Identifying Kant’s key assumptions

Kant’s strikingly skeptical conclusions depend upon philosophical assumptions that continue to inform contemporary debates between postmodernists and their foes. Most postmodernists take these assumptions to be solid, and many times their foes are at a loss to challenge them. Yet they are the assumptions that must be addressed if postmodernist conclusions are to be avoided. So it is worth highlighting them for future reference.

The first assumption is that the knowing subject’s having an identity is an obstacle to cognition. This assumption is implicit in many verbal formulations: the critics of objectivity will insist that the mind is not a diaphanous medium; nor is it a glossy mirror within which reality reflects itself; nor is it a passive tablet upon which reality writes. The assumption emerges when those facts are taken to disqualify the subject from awareness of reality. The assumption then is that for awareness of reality to occur, the mind would have to be a diaphanous medium, a glossy mirror, a passive tablet.[18] In other words, the mind would have to have no identity of its own; it would have to be nothing itself, and cognition would have to involve no causal processes. The mind’s identity and its causal processes are thus taken to be the enemies of cognition.

The diaphanous assumption is implicit in the relativity and causality of perception arguments that were part of the background problematic to Kant’s philosophy.

In the relativity-of-senses argument, the diaphanous assumption plays out as follows. We notice that one person reports seeing an object as red while another reports seeing it as gray. This puzzles us because it draws our attention to the fact that our sense organs differ in how they respond to reality. This is an epistemological puzzle, however, only if we assume that our sense organs should have nothing to do with our awareness of reality—that somehow awareness should occur by a pure stamping of reality upon our transparent minds. That is, it is a problem only if we assume our senses should operate diaphanously.

In the case of the causality of perception argument, the diaphanous assumption is involved if we are puzzled by the fact that consciousness requires that one’s brain be in a certain state, and that between that brain state and the object in reality is a causal process involving sense organs. This is puzzling only if we have previously assumed that awareness should be an unmediated phenomenon, that one’s brain being in the appropriate state should just somehow happen. That is, the causal process of perception is a puzzle only on the assumption that our senses should have no identity of their own but rather be a diaphanous medium.[19]

In the arguments based on the relativity and the causality of perception, the identity of our sense organs is taken to be the enemy of awareness of reality.

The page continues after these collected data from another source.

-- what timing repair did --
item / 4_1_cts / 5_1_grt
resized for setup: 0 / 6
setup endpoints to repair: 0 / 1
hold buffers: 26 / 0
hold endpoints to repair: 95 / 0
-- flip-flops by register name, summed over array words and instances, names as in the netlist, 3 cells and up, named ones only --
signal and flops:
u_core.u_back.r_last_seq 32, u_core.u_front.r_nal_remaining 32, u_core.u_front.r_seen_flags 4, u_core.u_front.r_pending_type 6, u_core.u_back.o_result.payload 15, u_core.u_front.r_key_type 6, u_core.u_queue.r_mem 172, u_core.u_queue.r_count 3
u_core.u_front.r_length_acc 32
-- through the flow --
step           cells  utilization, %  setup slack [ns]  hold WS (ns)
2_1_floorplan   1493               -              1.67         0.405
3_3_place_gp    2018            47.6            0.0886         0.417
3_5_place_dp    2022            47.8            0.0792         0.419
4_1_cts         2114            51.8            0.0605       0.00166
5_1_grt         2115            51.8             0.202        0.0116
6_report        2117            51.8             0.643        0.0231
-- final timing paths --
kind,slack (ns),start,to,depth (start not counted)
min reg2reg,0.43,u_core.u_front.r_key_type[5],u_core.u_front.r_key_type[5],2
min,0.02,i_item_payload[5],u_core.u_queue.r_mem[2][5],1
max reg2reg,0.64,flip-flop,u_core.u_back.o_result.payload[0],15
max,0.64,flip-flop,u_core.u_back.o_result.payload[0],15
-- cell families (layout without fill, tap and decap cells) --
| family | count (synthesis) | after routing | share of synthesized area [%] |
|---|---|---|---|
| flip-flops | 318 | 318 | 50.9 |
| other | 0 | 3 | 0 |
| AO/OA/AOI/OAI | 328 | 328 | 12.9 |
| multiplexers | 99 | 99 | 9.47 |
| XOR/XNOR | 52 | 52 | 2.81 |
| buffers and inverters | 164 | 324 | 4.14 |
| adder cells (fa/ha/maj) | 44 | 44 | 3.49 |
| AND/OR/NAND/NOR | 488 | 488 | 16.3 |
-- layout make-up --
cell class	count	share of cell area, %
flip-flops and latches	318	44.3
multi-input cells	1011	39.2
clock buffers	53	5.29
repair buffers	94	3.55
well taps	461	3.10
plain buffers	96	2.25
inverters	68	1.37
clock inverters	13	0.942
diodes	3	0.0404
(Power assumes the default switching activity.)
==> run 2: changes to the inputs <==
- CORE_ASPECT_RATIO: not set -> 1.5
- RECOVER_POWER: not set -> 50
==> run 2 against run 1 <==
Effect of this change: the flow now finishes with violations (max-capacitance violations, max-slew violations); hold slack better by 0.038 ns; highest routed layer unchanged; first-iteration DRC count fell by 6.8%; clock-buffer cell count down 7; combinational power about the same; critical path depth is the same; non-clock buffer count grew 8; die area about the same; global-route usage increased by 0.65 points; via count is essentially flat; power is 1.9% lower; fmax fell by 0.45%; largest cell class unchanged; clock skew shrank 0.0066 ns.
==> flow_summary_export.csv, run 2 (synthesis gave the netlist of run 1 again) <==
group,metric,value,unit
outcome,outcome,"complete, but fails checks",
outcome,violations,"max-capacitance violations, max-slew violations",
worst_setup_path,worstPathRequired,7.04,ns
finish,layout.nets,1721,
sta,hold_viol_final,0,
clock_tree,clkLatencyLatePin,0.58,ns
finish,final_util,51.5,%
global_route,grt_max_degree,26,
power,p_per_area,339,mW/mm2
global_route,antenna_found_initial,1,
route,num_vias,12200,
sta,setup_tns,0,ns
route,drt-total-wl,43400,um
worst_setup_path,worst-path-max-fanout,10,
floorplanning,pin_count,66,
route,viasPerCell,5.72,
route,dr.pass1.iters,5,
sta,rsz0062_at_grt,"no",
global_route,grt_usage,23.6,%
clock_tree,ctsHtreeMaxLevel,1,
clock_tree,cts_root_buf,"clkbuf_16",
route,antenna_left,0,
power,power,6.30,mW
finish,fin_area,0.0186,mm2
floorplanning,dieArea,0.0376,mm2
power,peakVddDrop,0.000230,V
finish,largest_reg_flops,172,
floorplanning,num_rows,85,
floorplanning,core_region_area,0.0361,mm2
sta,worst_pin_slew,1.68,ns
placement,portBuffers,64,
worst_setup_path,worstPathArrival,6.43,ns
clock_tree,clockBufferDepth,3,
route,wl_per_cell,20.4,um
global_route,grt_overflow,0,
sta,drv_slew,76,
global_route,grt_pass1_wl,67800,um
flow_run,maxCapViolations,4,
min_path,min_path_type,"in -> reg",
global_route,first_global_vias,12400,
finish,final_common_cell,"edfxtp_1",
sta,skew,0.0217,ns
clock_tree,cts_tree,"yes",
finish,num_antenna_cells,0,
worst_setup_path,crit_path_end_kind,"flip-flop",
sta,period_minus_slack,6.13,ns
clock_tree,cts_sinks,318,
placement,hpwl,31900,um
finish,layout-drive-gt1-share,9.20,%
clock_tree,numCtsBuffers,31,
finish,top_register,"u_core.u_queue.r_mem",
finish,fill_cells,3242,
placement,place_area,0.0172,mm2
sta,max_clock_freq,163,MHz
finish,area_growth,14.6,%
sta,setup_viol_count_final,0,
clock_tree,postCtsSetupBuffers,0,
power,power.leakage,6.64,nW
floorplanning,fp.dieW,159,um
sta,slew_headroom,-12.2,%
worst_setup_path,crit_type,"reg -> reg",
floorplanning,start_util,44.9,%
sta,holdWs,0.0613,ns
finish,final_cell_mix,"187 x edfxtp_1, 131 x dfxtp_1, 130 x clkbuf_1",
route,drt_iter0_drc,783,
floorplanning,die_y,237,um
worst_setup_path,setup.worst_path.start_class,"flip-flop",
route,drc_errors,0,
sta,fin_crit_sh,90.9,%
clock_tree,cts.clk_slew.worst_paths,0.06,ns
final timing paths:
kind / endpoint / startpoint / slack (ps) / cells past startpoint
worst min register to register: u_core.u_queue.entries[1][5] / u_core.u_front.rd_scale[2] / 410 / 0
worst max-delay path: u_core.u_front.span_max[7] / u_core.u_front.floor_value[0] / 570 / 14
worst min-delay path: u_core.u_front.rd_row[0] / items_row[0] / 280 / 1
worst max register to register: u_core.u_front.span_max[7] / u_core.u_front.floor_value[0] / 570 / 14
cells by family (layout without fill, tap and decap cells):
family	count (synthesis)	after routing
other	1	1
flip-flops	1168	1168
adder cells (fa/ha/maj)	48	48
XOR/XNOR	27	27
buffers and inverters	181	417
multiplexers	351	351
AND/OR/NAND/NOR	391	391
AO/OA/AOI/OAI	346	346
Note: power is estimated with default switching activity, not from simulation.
## config.mk

```make
export PLATFORM = sky130hd
export DESIGN_NAME = archive_file_name_extractor_top_flat
export DESIGN_NICKNAME = d
export VERILOG_FILES = /design/src/rtl/core/afne_pkg.sv /design/src/rtl/core/afne_ifs.sv /design/src/rtl/core/afne_parse.sv /design/src/rtl/core/afne_out_reg.sv /design/src/rtl/core/archive_file_name_extractor_top.sv /design/src/flat_wrapper.sv
export SDC_FILE = /design/constraint.sdc
export NUM_CORES = 1
export LEC_CHECK = 0
export BUFFER_PORTS_ARGS = -buffer_cell sky130_fd_sc_hd__clkbuf_2
export CELL_PAD_IN_SITES_DETAIL_PLACEMENT = 1
export CELL_PAD_IN_SITES_GLOBAL_PLACEMENT = 1
export CORE_MARGIN = 4
export CORE_UTILIZATION = 39
export CTS_CLUSTER_DIAMETER = 60
export DETAILED_ROUTE_END_ITERATION = 10
export HOLD_SLACK_MARGIN = 0.03
export PLACE_DENSITY_LB_ADDON = 0.1
export RECOVER_POWER = 25
export SLEW_MARGIN = 20
export SYNTH_ARGS = -nofsm -noshare
export SYNTH_HDL_FRONTEND = slang
export SYNTH_HIERARCHICAL = 1
export SYNTH_SLANG_ARGS = --single-unit
```

## constraint.sdc

```tcl
create_clock -name clock -period 8 [get_ports clock]
set_input_delay 0 -clock clock [delete_from_list [all_inputs] [get_ports clock]]
set_output_delay 0 -clock clock [all_outputs]
set_load 0.005 [all_outputs]
```
==> src/rtl/core/sbl_pkg.sv <==
// Shared constants and types for the 3x3 Sobel gradient block.
// No dependencies; every other file of the block uses this package.
`timescale 1ns / 1ps
`default_nettype none

package sbl_pkg;

  // Default frame limits, handed to the top-level parameters.
  localparam int MAX_WIDTH_DEF  = 1024;
  localparam int MAX_HEIGHT_DEF = 4096;

  // Fixed field widths of the streams.
  localparam int PIXEL_W = 8;
  localparam int GRAD_W  = 11;

  // Configuration register widths and reset values.
  localparam int FW_W       = 11;
  localparam int FH_W       = 13;
  localparam int CFG_IDX_W  = 1;
  localparam int CFG_DATA_W = 13;
  localparam int FW_RESET   = 640;
  localparam int FH_RESET   = 480;

  // Smallest frame dimension that still has an interior window.
  localparam int DIM_MIN = 3;

  typedef enum logic [CFG_IDX_W-1:0] {
    REG_FRAME_WIDTH,
    REG_FRAME_HEIGHT
  } cfg_reg_t;

  typedef logic [PIXEL_W-1:0] pixel_t;
  typedef logic signed [GRAD_W-1:0] grad_t;

endpackage

`default_nettype wire

==> src/rtl/core/sbl_cfg.sv <==
// Frame size registers with clamping of the values in use to the legal range.
// Depends on sbl_pkg for register widths, indexes and reset values.
`timescale 1ns / 1ps
`default_nettype none

module sbl_cfg #(
  parameter int MAX_WIDTH  = sbl_pkg::MAX_WIDTH_DEF,
  parameter int MAX_HEIGHT = sbl_pkg::MAX_HEIGHT_DEF,
  localparam int WEFF_W = $clog2(MAX_WIDTH) + 1,
  localparam int HEFF_W = $clog2(MAX_HEIGHT) + 1
) (
  input  logic                           clk,
  input  logic                           rst,
  input  logic                           cfg_we,
  input  logic [sbl_pkg::CFG_IDX_W-1:0]  cfg_index,
  input  logic [sbl_pkg::CFG_DATA_W-1:0] cfg_data,
  output logic [WEFF_W-1:0]              width_eff,
  output logic [HEFF_W-1:0]              height_eff
);
  import sbl_pkg::*;

  logic [FW_W-1:0] frame_width;
  logic [FH_W-1:0] frame_height;

  always_ff @(posedge clk) begin
    if (rst) begin
      frame_width  <= FW_W'(FW_RESET);
      frame_height <= FH_W'(FH_RESET);
    end else if (cfg_we) begin
      case (cfg_reg_t'(cfg_index))
        REG_FRAME_WIDTH:  frame_width  <= cfg_data[FW_W-1:0];
        REG_FRAME_HEIGHT: frame_height <= cfg_data[FH_W-1:0];
        default: ;
      endcase
    end
  end

  // Values below the minimum act as the minimum, values above the limit as the limit.
  always_comb begin
    if (32'(frame_width) < 32'(DIM_MIN)) begin
      width_eff = WEFF_W'(DIM_MIN);
    end else if (32'(frame_width) > 32'(MAX_WIDTH)) begin
      width_eff = WEFF_W'(MAX_WIDTH);
    end else begin
      width_eff = WEFF_W'(frame_width);
    end

    if (32'(frame_height) < 32'(DIM_MIN)) begin
      height_eff = HEFF_W'(DIM_MIN);
    end else if (32'(frame_height) > 32'(MAX_HEIGHT)) begin
      height_eff = HEFF_W'(MAX_HEIGHT);
    end else begin
      height_eff = HEFF_W'(frame_height);
    end
  end

endmodule

`default_nettype wire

kant_50x64Kant generalized this point to all organs of consciousness. The subject’s mind is not diaphanous. It has identity: it has structures that limit what the subject can be aware of, and they are causally active. From this Kant inferred that the subject is prohibited from awareness of reality. Whatever we take our mind’s identity to be—in Kant’s case, the forms of sensibility and the categories—those causal processes block us. On the Kantian model, our minds’ structures are seen not as existing for the purpose of registering or responding to structures that exist in reality, but as existing for the purpose of imposing themselves upon a malleable reality.

The question to return to is: Is there not something perverse about making our organs of consciousness obstacles to consciousness?[20]

The second key assumption of Kant’s argument is that abstractness, universality, and necessity have no legitimate basis in our experiences. This assumption was not original to Kant, but had a long history in the traditional problem of universals and the problem of induction. Kant, however, following Hume, declared the problems to be in principle unsolvable on the realist/objectivist approach, and he institutionalized that declaration in the subsequent history of philosophy. In the case of abstract, universal concepts, the argument was that there is no way to account for their abstractness and universality empirically: Since what is given empirically is concrete and particular, abstractness and universality must be added subjectively. The parallel argument in the case of general and necessary propositions was that there is no way to account for their generality and necessity empirically: Since what is given empirically is particular and contingent, generality and necessity must be subjectively added.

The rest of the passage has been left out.